流星はトータルで1時間もない演目なので、舞踊ですが退屈する暇もなく、鮮やかな面の変わり方や手さばき足さばきに釘づけになりますし、織姫と彦星は中盤から微動だにしないのでかわいい衣装を舐めるように観察できるし、ラストは笑えてほっこり。素敵な舞踊でした!

荒川の佐吉

あらすじ

元大工の佐吉は、今はやくざの下っ端で雑用ばかり。大工時代の弟分・辰五郎は、そんな佐吉を兄貴と慕っています。そんなある日、成川という浪人が、佐吉の親分を斬りつけて、縄張りを奪ってしまう事件が起きます。一家は解散。それでも佐吉が親分に仕え続けていたところ、親分が盲目の赤ん坊を連れてきました。親分の長女が、日本橋のいいとこのお嫁に行って産んだ子だったのですが、障害を持った赤ん坊に対する世間体を考えた向こうの家から母子ともども離縁を迫られていたのです。それで、親分は養育費をもらって、赤ん坊だけ引き取ってきたというわけ。親分は、まだ親分のもとにいる次女と佐吉の2人でこの赤ん坊を育ててくれと頼むのですが、次女は「下っ端の嫁になんかなってたまるか、養育費に目が眩みやがったなクソ親父!」と吐き捨てて家を出て行ってしまいます(そりゃそうだ)。ムシャクシャした親分は、憂さ晴らしにイカサマ賭博に手を染めて、そのまま殺されてしまいました。佐吉は、盲目の卯之吉と2人きりです。

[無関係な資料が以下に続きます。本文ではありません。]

==> src/hdl/merge_pkg.sv <==
package merge_pkg;

   // Number of producer channels; the tag width follows from it
   localparam int NUM_CH = 4;
   localparam int CH_W   = $clog2(NUM_CH);

   // Payload word as written by a producer
   typedef logic [31:0] word_t;

   // Channel number carried as the tag
   typedef logic [CH_W-1:0] chan_t;

   // Output word, tag in the top bits and payload below
   typedef logic [CH_W+$bits(word_t)-1:0] tagged_t;

   // Builds a tagged output word from a channel number and a payload
   function automatic tagged_t tag_word(input chan_t ch, input word_t w);
      tagged_t t;
      t = {ch, w};
      return t;
   endfunction

   // Channel number held in a tagged word
   function automatic chan_t tag_of(input tagged_t t);
      chan_t ch;
      ch = t[$bits(tagged_t)-1 -: CH_W];
      return ch;
   endfunction

endpackage
==> src/hdl/merge_top.sv <==
`timescale 1ns/10ps

module merge_top
   import merge_pkg::*;
#(
   parameter int IN_DEPTH  = 8,
   parameter int OUT_DEPTH = 16
) (
   input  logic                              clk,
   input  logic                              rst,

   // Producer side, channel 0 in the low slice
   input  logic [NUM_CH-1:0]                 wr_valid,
   output logic [NUM_CH-1:0]                 wr_ready,
   input  logic [NUM_CH*$bits(word_t)-1:0]   wr_data,

   // Consumer side
   input  logic                              read_valid,
   output logic                              read_ready,
   output tagged_t                           out_data
);

   logic [NUM_CH-1:0] pending;
   logic [NUM_CH-1:0] pop;
   word_t             ch_data [NUM_CH];

   logic              out_write;
   tagged_t           out_word;
   logic              out_write_ready;
   logic              out_almost_full;

   for (genvar i = 0; i < NUM_CH; i++) begin : g_ch
      b_fifo #(
         .WIDTH ($bits(word_t)),
         .DEPTH (IN_DEPTH)
      ) u_ch_fifo (
         .clk         (clk),
         .rst         (rst),
         .read_valid  (pop[i]),
         .read_ready  (pending[i]),
         .write_valid (wr_valid[i]),
         .write_ready (wr_ready[i]),
         .almost_full (),             // Only the output FIFO needs it
         .in_data     (wr_data[i*$bits(word_t) +: $bits(word_t)]),
         .out_data    (ch_data[i])
      );
   end

   rr_arbiter u_arb (
      .clk             (clk),
      .rst             (rst),
      .pending         (pending),
      .ch_data         (ch_data),
      .pop             (pop),
      .out_write_ready (out_write_ready),
      .out_almost_full (out_almost_full),
      .out_write       (out_write),
      .out_word        (out_word)
   );

   b_fifo #(
      .WIDTH ($bits(tagged_t)),
      .DEPTH (OUT_DEPTH)
   ) u_out_fifo (
      .clk         (clk),
      .rst         (rst),
      .read_valid  (read_valid),
      .read_ready  (read_ready),
      .write_valid (out_write),
      .write_ready (out_write_ready),
      .almost_full (out_almost_full),
      .in_data     (out_word),
      .out_data    (out_data)
   );

endmodule

==> src/hdl/rr_arbiter.sv <==
`timescale 1ns/10ps

module rr_arbiter
   import merge_pkg::*;
(
   input  logic              clk,
   input  logic              rst,

   input  logic [NUM_CH-1:0] pending,
   input  word_t             ch_data [NUM_CH],
   output logic [NUM_CH-1:0] pop,

   input  logic              out_write_ready,
   input  logic              out_almost_full,
   output logic              out_write,
   output tagged_t           out_word
);

   chan_t ptr;                       // First channel to look at
   chan_t grant_ch;
   logic  grant_ok;
   logic  room;
   logic  issue;

   logic  in_flight;                 // A popped word is on its way out
   chan_t in_ch;

   // First pending channel at or after the pointer
   always_comb begin
      chan_t cand;
      grant_ok = 1'b0;
      grant_ch = ptr;
      cand     = ptr;
      for (int i = NUM_CH - 1; i >= 0; i--) begin
         cand = ptr + chan_t'(i);
         if (pending[cand]) begin
            grant_ok = 1'b1;
            grant_ch = cand;
         end
      end
   end

   // At most two words may be in the pipeline toward the output FIFO
   assign room  = !out_almost_full || (out_write_ready && !in_flight);
   assign issue = grant_ok && room;

   always_comb begin
      pop = '0;
      if (issue) begin
         pop[grant_ch] = 1'b1;
      end
   end

   always_ff @(posedge clk) begin
      if (rst) begin
         ptr       <= '0;
         in_flight <= 1'b0;
      end else begin
         in_flight <= issue;
         if (issue) begin
            ptr <= grant_ch + chan_t'(1);
         end
      end
   end

   always_ff @(posedge clk) begin
      if (issue) begin
         in_ch <= grant_ch;
      end
   end

   // Channel data is valid the cycle after its pop
   assign out_write = in_flight;
   assign out_word  = tag_word(in_ch, ch_data[in_ch]);

   a_pop_onehot: assert property (
      @(posedge clk) disable iff (rst)
      $onehot0(pop)
   ) else $error("rr_arbiter: more than one pop");

   a_pop_pending: assert property (
      @(posedge clk) disable iff (rst)
      (pop & ~pending) == '0
   ) else $error("rr_arbiter: pop on an empty channel");

   // Overrun rule keeps the output FIFO from ever refusing a write
   a_no_overrun: assert property (
      @(posedge clk) disable iff (rst)
      out_write |-> out_write_ready
   ) else $error("rr_arbiter: write into a full output FIFO");

endmodule

==> src/hdl/b_fifo.sv <==
`timescale 1ns/10ps

module b_fifo #(
   parameter int WIDTH = 32,
   parameter int DEPTH = 16
) (
   input  logic             clk,
   input  logic             rst,

   input  logic             read_valid,
   output logic             read_ready,

   input  logic             write_valid,
   output logic             write_ready,
   output logic             almost_full,

   input  logic [WIDTH-1:0] in_data,
   output logic [WIDTH-1:0] out_data
);

   localparam int AW = (DEPTH > 1) ? $clog2(DEPTH) : 1;
   localparam int CW = $clog2(DEPTH + 1);

   logic [WIDTH-1:0] ram [DEPTH];

   logic [AW-1:0] write_addr;
   logic [AW-1:0] read_addr;
   logic [AW-1:0] next_write_addr;
   logic [AW-1:0] next_read_addr;

   logic          empty;
   logic          full;
   logic [CW-1:0] count;             // Words currently held

   // Addresses wrap at DEPTH, which need not be a power of two
   assign next_write_addr = (write_addr == AW'(DEPTH - 1)) ? '0 : write_addr + AW'(1);
   assign next_read_addr  = (read_addr == AW'(DEPTH - 1)) ? '0 : read_addr + AW'(1);

   assign full        = !empty && (write_addr == read_addr);
   assign write_ready = !full;
   assign read_ready  = !empty;
   assign almost_full = (count >= CW'(DEPTH - 1));

   always_ff @(posedge clk) begin
      if (write_valid) begin
         ram[write_addr] <= in_data;
      end
   end

   // Registered read port, holds the last popped word
   always_ff @(posedge clk) begin
      if (read_valid) begin
         out_data <= ram[read_addr];
      end
   end

   always_ff @(posedge clk) begin
      if (rst) begin
         empty      <= 1'b1;
         write_addr <= '0;
         read_addr  <= '0;
      end else begin
         if (read_valid) begin
            read_addr <= next_read_addr;
            if ((next_read_addr == write_addr) && !write_valid) begin
               empty <= 1'b1;         // Last word leaves
            end
         end
         if (write_valid) begin
            write_addr <= next_write_addr;
            empty      <= 1'b0;
         end
      end
   end

   always_ff @(posedge clk) begin
      if (rst) begin
         count <= '0;
      end else begin
         case ({write_valid, read_valid})
            2'b10:   count <= count + CW'(1);
            2'b01:   count <= count - CW'(1);
            default: count <= count;  // Both or neither leave it unchanged
         endcase
      end
   end

   a_no_write_full: assert property (
      @(posedge clk) disable iff (rst)
      write_valid |-> !full
   ) else $error("b_fifo: write while full");

   a_no_read_empty: assert property (
      @(posedge clk) disable iff (rst)
      read_valid |-> !empty
   ) else $error("b_fifo: read while empty");

   // Counter and address flags must agree over time
   a_count_bound: assert property (
      @(posedge clk) disable iff (rst)
      (count <= CW'(DEPTH)) && (full == (count == CW'(DEPTH)))
   ) else $error("b_fifo: occupancy out of range");

endmodule

==> config.mk <==
export PLATFORM = sky130hd
export DESIGN_NAME = merge_top
export DESIGN_NICKNAME = d
export VERILOG_FILES = /design/src/hdl/merge_pkg.sv /design/src/hdl/merge_top.sv /design/src/hdl/rr_arbiter.sv /design/src/hdl/b_fifo.sv
export SDC_FILE = /design/constraint.sdc
export NUM_CORES = 2
export LEC_CHECK = 0
export BUFFER_PORTS_ARGS = -buffer_cell sky130_fd_sc_hd__buf_2
export CORE_AREA = 2 2 444 446
export CTS_CLUSTER_DIAMETER = 40
export CTS_CLUSTER_SIZE = 8
export DETAILED_ROUTE_END_ITERATION = 12
export DIE_AREA = 0 0 446 448
export GPL_ROUTABILITY_DRIVEN = 1
export GPL_TIMING_DRIVEN = 0
export PLACE_DENSITY_LB_ADDON = 0.15
export SLEW_MARGIN = 25
export SYNTH_ARGS = -nofsm -noshare
export SYNTH_HDL_FRONTEND = slang
export SYNTH_SLANG_ARGS = --single-unit
==> constraint.sdc <==
create_clock -name clk -period 7.26 [get_ports clk]
set_clock_uncertainty 0.05 [all_clocks]
set_input_delay 0.363 -clock clk [delete_from_list [all_inputs] [get_ports clk]]
set_output_delay 0.363 -clock clk [all_outputs]
set_load 0.02 [all_outputs]
# Word level (Yosys, flattened, before mapping)
# Memories as Yosys holds them, arrays and structs flattened. A register that Yosys moved wholly into a read port is not among the register bits.
# Index checks and enable logic that the tools add are counted.
# totals
output_inout_bits	39
ramBits	1568
input_bits	135
n_memories	5
word_cells	175
regBits	47
# mem_list
name	words	word_bits	rd	rd_clocked_by_memory_dff	write_ports	line_no	source
u_out_fifo.ram	16	34	1	1	1	b_fifo.sv:24	logic [WIDTH-1:0] ram [DEPTH];
g_ch[0].u_ch_fifo.ram	8	32	1	1	1	b_fifo.sv:24	
g_ch[1].u_ch_fifo.ram	8	32	1	1	1	b_fifo.sv:24	
g_ch[2].u_ch_fifo.ram	8	32	1	1	1	b_fifo.sv:24	
g_ch[3].u_ch_fifo.ram	8	32	1	1	1	b_fifo.sv:24	
# classes
addsub	16
reduce_logical	46
bitwise_logic	1
magnitude_cmp	8
n_eq_ne	22
n_mux	58
# op_table
operator	n
$bmux 32 s2	1
$mux 32	2
$mux 1	34
$add 3x1->3 const B	8
$eq 3x3->1	8
$eq 3x3->1 const B	8
$mux 3	8
$reduce_bool 2->1	11
$logic_not 1->1	16
$lt 2x3->1 const B	5
$logic_and 1x1->1	13
$mux 4	3
$pmux 5 s2	1
$reduce_and 2->1	5
$add 4x1->4 const B	2
$bmux 1 s2	4
$eq 4x4->1	2
$eq 4x4->1 const B	2
$mux 2	4
$add 5x1->5 const B	1
$ge 5x4->1 const B	1
$sub 5x1->5 const B	1
$add 2x1->2 const B	2
$add 2x2->2 const B	2
7 further kinds	7

# Logic depth before layout (Yosys ltp)
# depth
ltp_word	14
mapped_depth	9
mapped_depth_nobuf	8

# By module
# A second synthesis with hierarchy kept.
# hier_totals
cells_unflattened	2935
hier_area_um2	69466.6
# modules_own_cells
module	cells_each	seq_area_each_um2	instances	area_each_um2
b_fifo (g_ch[1].u_ch_fifo ...)	488	8868.5	2	11486.0
b_fifo (g_ch[0].u_ch_fifo ...)	487	8868.5	2	11483.5
b_fifo (u_out_fifo)	913	17636.9	1	22441.5
rr_arbiter	72	120.1	1	1086.0

# Worst setup path after synthesis
# OpenSTA, ideal clock, no wires.
# synth_path
path_type	input to register
start	input port wr_valid[0]
end	memory g_ch[0].u_ch_fifo.ram[8][0] (netlist: g_ch[0].u_ch_fifo.ram[4][0]), enable pin
cell_stages	3
n_path_buf	1
slack_ps	3778
setup_ps	461
arrival_time_ps	2971
required_time_ps	6749
cell_sequence	clkbuf_1 nand2_1 nor3_1
# synth_via
elab_chain_cells	2
# synth_lines
item	line_no	source
start: declaration	merge_top.sv:13	input logic [NUM_CH-1:0] wr_valid,
$mux 1	b_fifo.sv:45	if (write_valid) begin
$mux 1 (implied by the code)	b_fifo.sv:46	ram[write_addr] <= in_data;
end: declaration	b_fifo.sv:24	
# No other way between the ends.

# Worst setup path after layout
# layout_path
start	register g_ch[3].u_ch_fifo.read_addr[0]
end	output port wr_ready[3]
# layout_via
elab_chain_cells	3
# layout_lines
item	line_no	source
start: declaration	b_fifo.sv:27	logic [AW-1:0] read_addr;
start signal: assignment	b_fifo.sv:64	read_addr <= next_read_addr;
$eq 3x3->1	b_fifo.sv:39	assign full = !empty && (write_addr == read_addr);
$logic_and 1x1->1	b_fifo.sv:39	
$logic_not 1->1	b_fifo.sv:40	assign write_ready = !full;
end: declaration	merge_top.sv:14	output logic [NUM_CH-1:0] wr_ready,
# No other way between the ends.

==> impl_results.md <==
* Cell Area, Placed at 0.0738 mm²
* Worst Setup SP: g_ch[3].u_ch_fifo.read_addr[0]
* Setup_tns at 0 ps
* Placement Rows at 162
* Die Y at 448 µm
* Initial antenna violation count at 34
* Max frequency at 0.260 GHz
* Final Instance Area at 0.0844 mm²
* LEAKAGE at 27.1 nW
* Ranking of synthesized cells by area: edfxtp_1 77%, mux4_2 14%, mux2_2 2.1%
* Syn avg cell area at 22.9 µm²
* Chip width at 446 µm
* Final slew viol count at 0
* Worst Max-Slew Pin Slew at 1060 ps
* Gpl congestion at 0.770
* Number of synthesized flops with an enable pin at 1732
* TritonRoute pass-1 iters at 7
* Worst path slowest cell: or4_1
* CP startpoint kind: flop
* Clock sink count at 1777
* Max-cap viol count at 0
* Layout cell share with drive strength beyond 1 at 34.8%
* Worst path max stage delay at 540 ps
* CORE AREA at 0.195 mm²
* Most used flip-flop cell after synthesis: edfxtp_1
* Status: complete, no violations
* Unique cell type count in the Yosys netlist at 50
* Overflow after GRT at 0
* Max Root-Sink Buffers at 4
* Crit path max fanout at 10
* # setup viols final at 0
* GRT Overall Usage at 17.4%
* Sequential fraction of the synthesis area at 78.1%
* Num ports at 174
* Hold Crit Class: input pin to flop
* Post-CTS Setup Bufs at 0
* Final HPWL DP at 114 mm
* I/O Buffers at 170
* RSZ-0062 raised after global routing: no
* Clk root buf: clkbuf_16
* WP data required at 6850 ps
* Synth Instances at 2958
* Post-Route WL at 173 mm
* FFs w/ async S/R, synth at 0%
* Critical-path cell list: clkbuf_1 > buf_2 > buf_2 > xor2_1 > or4_1 > buf_4 > buf_2
* Vias per inst at 5.04
* DRT iter0 DRCs at 2668
* Fin crit share at 53.0%
* CTS tree: built
* H-Tree Depth at 5
* Clock slew seen by the registers of the worst setup and hold paths at 50 ps
* Initial Util at 34.8%
* Vias in the first global route at 33547
* Post-synth net total at 3120
* Area Overhead vs Synth at 24.5%
* Post-route DRC at 0
* Antenna Nets Post-Route at 0
* Flops & latches, synth at 1777
* Period minus WS final at 3840 ps
* Critical path type: flop to output pin
* Worst R2R Start: u_out_fifo.read_addr[1]
* Max VDD drop at 0.180 mV
* Synth top cells by count: 1732 x edfxtp_1, 424 x mux4_2, 128 x mux2_2, 81 x clkbuf_1, 62 x nor2_1
* Area leader, netlist: edfxtp_1
* Die area at 0.200 mm²
* Pwr/cell area at 344 mW/mm²
* Share of the synthesized area in the top cell type at 76.8%
* # nets final at 3837
* Fillcell total at 16682
* Post-cts sizing count at 0
* Multi-input gate area at 0.0144 mm²
* Largest net degree at the start of global routing at 37
* FF/Latch Area at 0.0529 mm²
* Global-route wire length before repair at 247 mm
* Arr. time, crit path at 3430 ps
* Cell with the most instances after synthesis: edfxtp_1
* Top cell by count, worst path: buf_2
* CTS Buf Count at 314
* Drt wl/cell at 27.1 µm
* Hold Crit Start: wr_data[21]
* Final Hold Fails at 0
* Slew headroom at 29.0%
* Syn Std Cell Area at 0.0678 mm²
* Worst skew pair latency at 910 ps
* Ys Warns at 0
* Vias at 32153
* Nature of the critical path endpoint: output pin
==> metrics by stage <==
| step | hold WS, ps | power [mW] | utilization, % | instances | setup slack, ps |
|---|---|---|---|---|---|
| global route | 184 | 30.0 | 43.4 | 6373 | 3220 |
| floorplan | 412 | 14.6 | - | 2958 | 3780 |
| detailed placement | 457 | 16.1 | 37.9 | 5767 | 3660 |
| global placement | 447 | 15.9 | 36.9 | 5670 | 863 |
| CTS | 128 | 29.4 | 43.3 | 6368 | 3290 |
| finish | 202 | 29.0 | 43.4 | 6376 | 3420 |
==> registers in the layout, summed over array words and instances (netlist names) <==
name / flops
u_out_fifo.count: 5
u_out_fifo.read_addr: 4
u_out_fifo.write_addr: 4
u_arb.ptr: 2
g_ch.u_ch_fifo.empty: 4
g_ch.u_ch_fifo.read_addr: 12
u_arb.out_write: 1
u_arb.in_ch: 2
g_ch.u_ch_fifo.out_data: 128
g_ch.u_ch_fifo.write_addr: 12
u_out_fifo.out_data: 34
u_out_fifo.ram: 544
u_out_fifo.empty: 1
g_ch.u_ch_fifo.ram: 1024
==> final cells by class <==
class                   instances  share of cell area, %
diodes                          7                 0.0208
plain buffers                 165                  0.850
clock buffers                 365                   9.61
clock inverters               103                   1.35
inverters                      13                 0.0578
multi-input cells            1003                   17.0
flip-flops and latches       1777                   62.7
well taps                    2542                   3.77
repair buffers                401                   4.61
==> placed cells by master, fill, tap and decap left out, drive strengths merged, types with 8 or more instances in the layout <==
| cell | synthesis | layout |
|---|---|---|
| buf | 82 | 349 |
| xor2 | 25 | 25 |
| nor2 | 62 | 62 |
| clkbuf | 83 | 448 |
| nor2b | 38 | 38 |
| o21ai | 16 | 16 |
| nand2 | 21 | 21 |
| or4 | 11 | 11 |
| mux4 | 424 | 424 |
| mux2i | 46 | 46 |
| ha | 26 | 26 |
| a21oi | 58 | 58 |
| edfxtp | 1732 | 1732 |
| a211oi | 37 | 37 |
| bufinv | 0 | 22 |
| inv | 13 | 15 |
| nand2b | 17 | 17 |
| clkinvlp | 0 | 8 |
| nor3 | 15 | 15 |
| clkinv | 0 | 71 |
| xnor2 | 10 | 10 |
| dfxtp | 45 | 45 |
| and2 | 16 | 16 |
| dlygate4sd3 | 0 | 134 |
| mux2 | 128 | 128 |
==> final timing paths <==
path                                  endpoint  slack (ps)  cells after the start
setup / recovery                   wr_ready[3]        3420                      7
hold / removal    g_ch[0].u_ch_fifo.ram[5][21]         200                      2
setup reg to reg       u_out_fifo.out_data[31]        3640                      6
hold reg to reg            u_out_fifo.count[2]         470                      2
==> critical path, delay by kind of cell, from the launching register on <==
kind	cells	cell delay, ps
xor gates and xnor gates	1	150
buffers and inverters	5	1480
DFF	1	340
and+or+nand+nor	1	540
==> what timing repair did <==
| item | in CTS | in global routing |
|---|---|---|
| endpoints found under the hold margin | 1041 | 34 |
| hold buffers | 133 | 1 |
| endpoints found under the setup margin | 0 | 0 |
==> layer usage <==
metal / track usage, % / up-vias / wire (µm)
met5: 0 / - / 101
met4: 6.79 / 16 / 6320
met3: 3.40 / 348 / 8720
met2: 27.7 / 939 / 82700
met1: 23.6 / 16936 / 75000
li1: - / 13914 / -
==> cells by family (layout without fill, tap and decap cells) <==
kind of cell | count (synthesis) | count (layout) | share of synthesized area [%]
AND/OR/NAND/NOR | 202 | 202 | 1.57
AO/OA/AOI/OAI | 141 | 141 | 1.35
flip-flops | 1777 | 1777 | 78.1
multiplexers | 598 | 598 | 16.9
XOR/XNOR | 35 | 35 | 0.463
buffers and inverters | 178 | 1047 | 1.13
adder cells (fa/ha/maj) | 27 | 27 | 0.510
other | 0 | 7 | 0
==> report_power, final <==
part	total (mW)	internal, mW	leakage, nW	switching (mW)
combinational	3.35	1.28	6.46	2.07
sequential	12.5	12.3	16.1	0.207
clock	13.1	8.59	4.51	4.55
total	29.0	22.2	27.1	6.82
(Power assumes the default switching activity.)
<file path="src/design/SramGeometryPkg.sv">
/*
 * SRAM geometry package.
 * Array depth, line layout and the macro bank slicing of the line memory.
 */
package SramGeometryPkg;

    localparam int lineCount = 128;              // Entries in the array and in each macro.
    localparam int lineIndexBits = 7;
    localparam int lineBits = 256;
    localparam int lineBytes = 32;

    // Bank k holds line bits 64k to 64k+63.
    localparam int bankCount = 4;
    localparam int bankBits = 64;
    localparam int bankBytes = 8;

    typedef logic [lineIndexBits-1:0] LineIndex;
    typedef logic [lineBits-1:0] LineData;
    typedef logic [lineBytes-1:0] LineByteEnable;

endpackage : SramGeometryPkg

</file>
<file path="src/design/WishbonePkg.sv">
/*
 * Wishbone slave package.
 * Bus widths of the word port and the slave state encoding.
 */
package WishbonePkg;

    localparam int wbAddrBits = 10;              // Line index on top, word lane below.
    localparam int wbDataBits = 32;
    localparam int wbSelBits = 4;
    localparam int wbWordIndexBits = 3;
    localparam int wbWordsPerLine = 8;

    typedef enum logic [1:0] {
        Idle,                                    // Waiting for a strobe.
        Access,                                  // Array returns the line.
        Respond                                  // Ack is high.
    } WbSlaveState;

endpackage : WishbonePkg

</file>
<file path="src/design/SramPortIf.sv">
/*
 * One access port of the line array.
 * Index, byte enables and write data go in, the registered read line comes out.
 */
`timescale 1ns/1ps

interface SramPortIf
    import SramGeometryPkg::*;
();

    LineIndex      index;
    LineByteEnable byteEnable;                   // Zero means a plain read.
    LineData       writeData;
    LineData       readData;                     // Valid one cycle after index.

    modport requester (
        output index,
        output byteEnable,
        output writeData,
        input  readData
    );

    modport array (
        input  index,
        input  byteEnable,
        input  writeData,
        output readData
    );

endinterface : SramPortIf

</file>
<file path="src/design/WishboneLineSlave.sv">
/*
 * Wishbone classic slave on port 0.
 * Maps 32-bit word accesses with byte selects onto line reads and byte-enabled
 * line writes; every transfer takes three cycles.
 */
`timescale 1ns/1ps

module WishboneLineSlave
    import SramGeometryPkg::*;
    import WishbonePkg::*;
(
    input  logic                   clk,
    input  logic                   rstN,
    input  logic                   cyc,
    input  logic                   stb,
    input  logic                   we,
    input  logic [wbAddrBits-1:0]  adr,
    input  logic [wbSelBits-1:0]   sel,
    input  logic [wbDataBits-1:0]  datW,
    output logic [wbDataBits-1:0]  datR,
    output logic                   ack,
    SramPortIf.requester           mem
);

    WbSlaveState state;
    WbSlaveState nextState;

    logic                       accept;
    logic [wbWordIndexBits-1:0] wordSel;     // Lane of the accepted word.

    assign accept = (state == Idle) && cyc && stb;

    always_comb begin
        nextState = state;
        case (state)
            Idle: begin
                if (accept) begin
                    nextState = Access;
                end
            end
            Access:  nextState = Respond;
            Respond: nextState = Idle;
            default: nextState = Idle;
        endcase
    end

    always_ff @(posedge clk) begin
        if (!rstN) begin
            state <= Idle;
        end else begin
            state <= nextState;
        end
    end

    // The array sees the request in the Idle cycle that accepts it.
    assign mem.index = adr[wbAddrBits-1 -: lineIndexBits];
    assign mem.writeData = {wbWordsPerLine{datW}};

    always_comb begin
        mem.byteEnable = '0;
        if (accept && we) begin
            mem.byteEnable = LineByteEnable'(sel) << (adr[wbWordIndexBits-1:0] * wbSelBits);
        end
    end

    always_ff @(posedge clk) begin
        if (accept) begin
            wordSel <= adr[wbWordIndexBits-1:0];
        end
        if (state == Access) begin
            datR <= mem.readData[wordSel*wbDataBits +: wbDataBits];  // Line data is valid now.
        end
    end

    assign ack = (state == Respond);

    requestStable: assert property (@(posedge clk) disable iff (!rstN)
        (state != Idle) |-> ($stable(adr) && $stable(we) && $stable(sel) && $stable(datW))
    ) else $error("Master changed the request before ack.");

    ackInsideStrobe: assert property (@(posedge clk) disable iff (!rstN)
        ack |-> (cyc && stb)
    ) else $error("Ack raised without an active strobe.");

endmodule : WishboneLineSlave

</file>
<file path="src/flat_wrapper.sv">
// flat-port wrapper written by rule: the top's interface ports become plain ports
module WishboneLineSlave_flat import SramGeometryPkg::*; import WishbonePkg::*;
  (clk, rstN, cyc, stb, we, adr, sel, datW, datR, ack, mem_index, mem_byteEnable, mem_writeData, mem_readData);
  SramPortIf mem_i ();
  input  logic clk;
  input  logic rstN;
  input  logic cyc;
  input  logic stb;
  input  logic we;
  input  logic [wbAddrBits-1:0] adr;
  input  logic [wbSelBits-1:0] sel;
  input  logic [wbDataBits-1:0] datW;
  output logic [wbDataBits-1:0] datR;
  output logic ack;
  output wire logic [$bits(mem_i.index)-1:0] mem_index;
  output wire logic [$bits(mem_i.byteEnable)-1:0] mem_byteEnable;
  output wire logic [$bits(mem_i.writeData)-1:0] mem_writeData;
  input wire logic [$bits(mem_i.readData)-1:0] mem_readData;
  assign mem_index = mem_i.index;
  assign mem_byteEnable = mem_i.byteEnable;
  assign mem_writeData = mem_i.writeData;
  assign mem_i.readData = mem_readData;
  WishboneLineSlave u_core (.clk(clk), .rstN(rstN), .cyc(cyc), .stb(stb), .we(we), .adr(adr), .sel(sel), .datW(datW), .datR(datR), .ack(ack), .mem(mem_i));
endmodule
</file>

その後、佐吉は辰五郎の家に居候という形で、卯之吉を育てていました。卯之吉はとてもお利口。辰五郎もいいヤツで、一緒になって卯之吉をかわいがってくれています。さてこれから卯之吉をどうしようと考えていた矢先、卯之吉の本当の親が今更「子供を返してほしい」と言ってきたのです。盲目だからって子供を捨てようとした家に返すわけねーだろ!とキレた佐吉、無理やり卯之吉を奪いに来た野郎どもに向かっていくうち、戦いに目覚めます。その勢いのまま、親分の仇・成川を殺します。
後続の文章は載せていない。